_What the task requires_
For the data below, please report each line where the word "logic" is found.

_Given data_
$ cat config.mk
export PLATFORM = sky130hd
export DESIGN_NAME = count_monitor_flat
export DESIGN_NICKNAME = d
export VERILOG_FILES = /design/src/rtl/count_monitor_pkg.sv /design/src/rtl/count_monitor_if.sv /design/src/rtl/count_monitor_sat_counter.sv /design/src/rtl/count_monitor.sv /design/src/flat_wrapper.sv
export SDC_FILE = /design/constraint.sdc
export NUM_CORES = 1
export LEC_CHECK = 0
export BUFFER_PORTS_ARGS = -buffer_cell sky130_fd_sc_hd__buf_4
export CAP_MARGIN = 20
export CORE_UTILIZATION = 45
export CTS_CLUSTER_DIAMETER = 30
export CTS_CLUSTER_SIZE = 8
export DETAILED_ROUTE_END_ITERATION = 8
export GPL_TIMING_DRIVEN = 0
export PLACE_DENSITY = 0.66
export SLEW_MARGIN = 30
export SYNTH_ARGS = -nofsm -noshare
export SYNTH_HDL_FRONTEND = slang
export SYNTH_SLANG_ARGS = --single-unit
$ cat constraint.sdc
create_clock -name CLK -period 5.95 [get_ports CLK]
set_input_delay 0.595 -clock CLK [delete_from_list [all_inputs] [get_ports CLK]]
set_output_delay 0.595 -clock CLK [all_outputs]
set_load 0.1 [all_outputs]
$ cat src/rtl/count_monitor_pkg.sv
// Shared definitions for the count monitor: FSM state codes and fault codes.
package count_monitor_pkg;

  typedef logic [1:0] state_t;
  typedef logic [1:0] err_code_t;

  localparam state_t ST_IDLE  = 2'd0;
  localparam state_t ST_TRACK = 2'd1;
  localparam state_t ST_FAULT = 2'd2;

  localparam err_code_t ERR_NONE = 2'b00;
  localparam err_code_t ERR_SKIP = 2'b01;
  localparam err_code_t ERR_COUT = 2'b10;
  localparam err_code_t ERR_BOTH = 2'b11;

  // Map the two independent fault conditions onto a single reported code.
  function automatic err_code_t err_code_of(input logic skip, input logic cout_flt);
    if (skip && cout_flt) return ERR_BOTH;
    if (skip)             return ERR_SKIP;
    if (cout_flt)         return ERR_COUT;
    return ERR_NONE;
  endfunction

endpackage
File: config.mk
export PLATFORM = sky130hd
export DESIGN_NAME = mem_arbiter
export DESIGN_NICKNAME = d
export VERILOG_FILES = /design/src/rtl/mem_arbiter.sv
export SDC_FILE = /design/constraint.sdc
export NUM_CORES = 1
export LEC_CHECK = 0
export CAP_MARGIN = 30
export CORE_ASPECT_RATIO = 0.8
export CORE_UTILIZATION = 40
export DETAILED_ROUTE_END_ITERATION = 8
export GPL_TIMING_DRIVEN = 0
export PLACE_DENSITY = 0.85
export SKIP_LAST_GASP = 1
export SYNTH_ARGS = -nofsm -noshare
export SYNTH_HDL_FRONTEND = slang
export SYNTH_SLANG_ARGS = --single-unit
File: constraint.sdc
create_clock -name clk -period 1.9 [get_ports clk]
set_clock_uncertainty 0.15 [all_clocks]
set_input_delay 0.285 -clock clk [delete_from_list [all_inputs] [get_ports clk]]
set_output_delay 0.285 -clock clk [all_outputs]
set_load 0.05 [all_outputs]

_Result below_
  typedef logic [1:0] state_t;
  typedef logic [1:0] err_code_t;
  function automatic err_code_t err_code_of(input logic skip, input logic cout_flt);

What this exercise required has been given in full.